▶ **Task objective**
Every entry below must appear again, exactly as written.

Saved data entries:

=======

`config.mk`:
```
export PLATFORM = sky130hd
export DESIGN_NAME = ssr_top
export DESIGN_NICKNAME = d
export VERILOG_FILES = /design/src/inc/ssr_pkg.sv /design/src/inc/ssr_fifo_if.sv /design/src/verilog/ssr_top.sv /design/src/verilog/ssr_sync2.sv /design/src/verilog/ssr_fifo.sv
export SDC_FILE = /design/constraint.sdc
export NUM_CORES = 1
export LEC_CHECK = 0
export CAP_MARGIN = 10
export CORE_ASPECT_RATIO = 0.6
export CORE_MARGIN = 2
export CORE_UTILIZATION = 64
export CTS_BUF_LIST = sky130_fd_sc_hd__clkbuf_16
export CTS_CLUSTER_SIZE = 40
export DETAILED_ROUTE_END_ITERATION = 8
export DONT_BUFFER_PORTS = 1
export GPL_ROUTABILITY_DRIVEN = 1
export GPL_TIMING_DRIVEN = 0
export PLACE_DENSITY = 0.76
export SLEW_MARGIN = 20
export SYNTH_ARGS = -nofsm -noshare
export SYNTH_HDL_FRONTEND = slang
export SYNTH_SLANG_ARGS = --single-unit
```
`constraint.sdc`:
```
create_clock -name clk_sys -period 4 [get_ports clk_sys]
set_input_delay 0.4 -clock clk_sys [delete_from_list [all_inputs] [get_ports clk_sys]]
set_output_delay 0.4 -clock clk_sys [all_outputs]
set_load 0.02 [all_outputs]
```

=======

▶ **Answer for this exercise**
`config.mk`:
```
export PLATFORM = sky130hd
export DESIGN_NAME = ssr_top
export DESIGN_NICKNAME = d
export VERILOG_FILES = /design/src/inc/ssr_pkg.sv /design/src/inc/ssr_fifo_if.sv /design/src/verilog/ssr_top.sv /design/src/verilog/ssr_sync2.sv /design/src/verilog/ssr_fifo.sv
export SDC_FILE = /design/constraint.sdc
export NUM_CORES = 1
export LEC_CHECK = 0
export CAP_MARGIN = 10
export CORE_ASPECT_RATIO = 0.6
export CORE_MARGIN = 2
export CORE_UTILIZATION = 64
export CTS_BUF_LIST = sky130_fd_sc_hd__clkbuf_16
export CTS_CLUSTER_SIZE = 40
export DETAILED_ROUTE_END_ITERATION = 8
export DONT_BUFFER_PORTS = 1
export GPL_ROUTABILITY_DRIVEN = 1
export GPL_TIMING_DRIVEN = 0
export PLACE_DENSITY = 0.76
export SLEW_MARGIN = 20
export SYNTH_ARGS = -nofsm -noshare
export SYNTH_HDL_FRONTEND = slang
export SYNTH_SLANG_ARGS = --single-unit
```
`constraint.sdc`:
```
create_clock -name clk_sys -period 4 [get_ports clk_sys]
set_input_delay 0.4 -clock clk_sys [delete_from_list [all_inputs] [get_ports clk_sys]]
set_output_delay 0.4 -clock clk_sys [all_outputs]
set_load 0.02 [all_outputs]
```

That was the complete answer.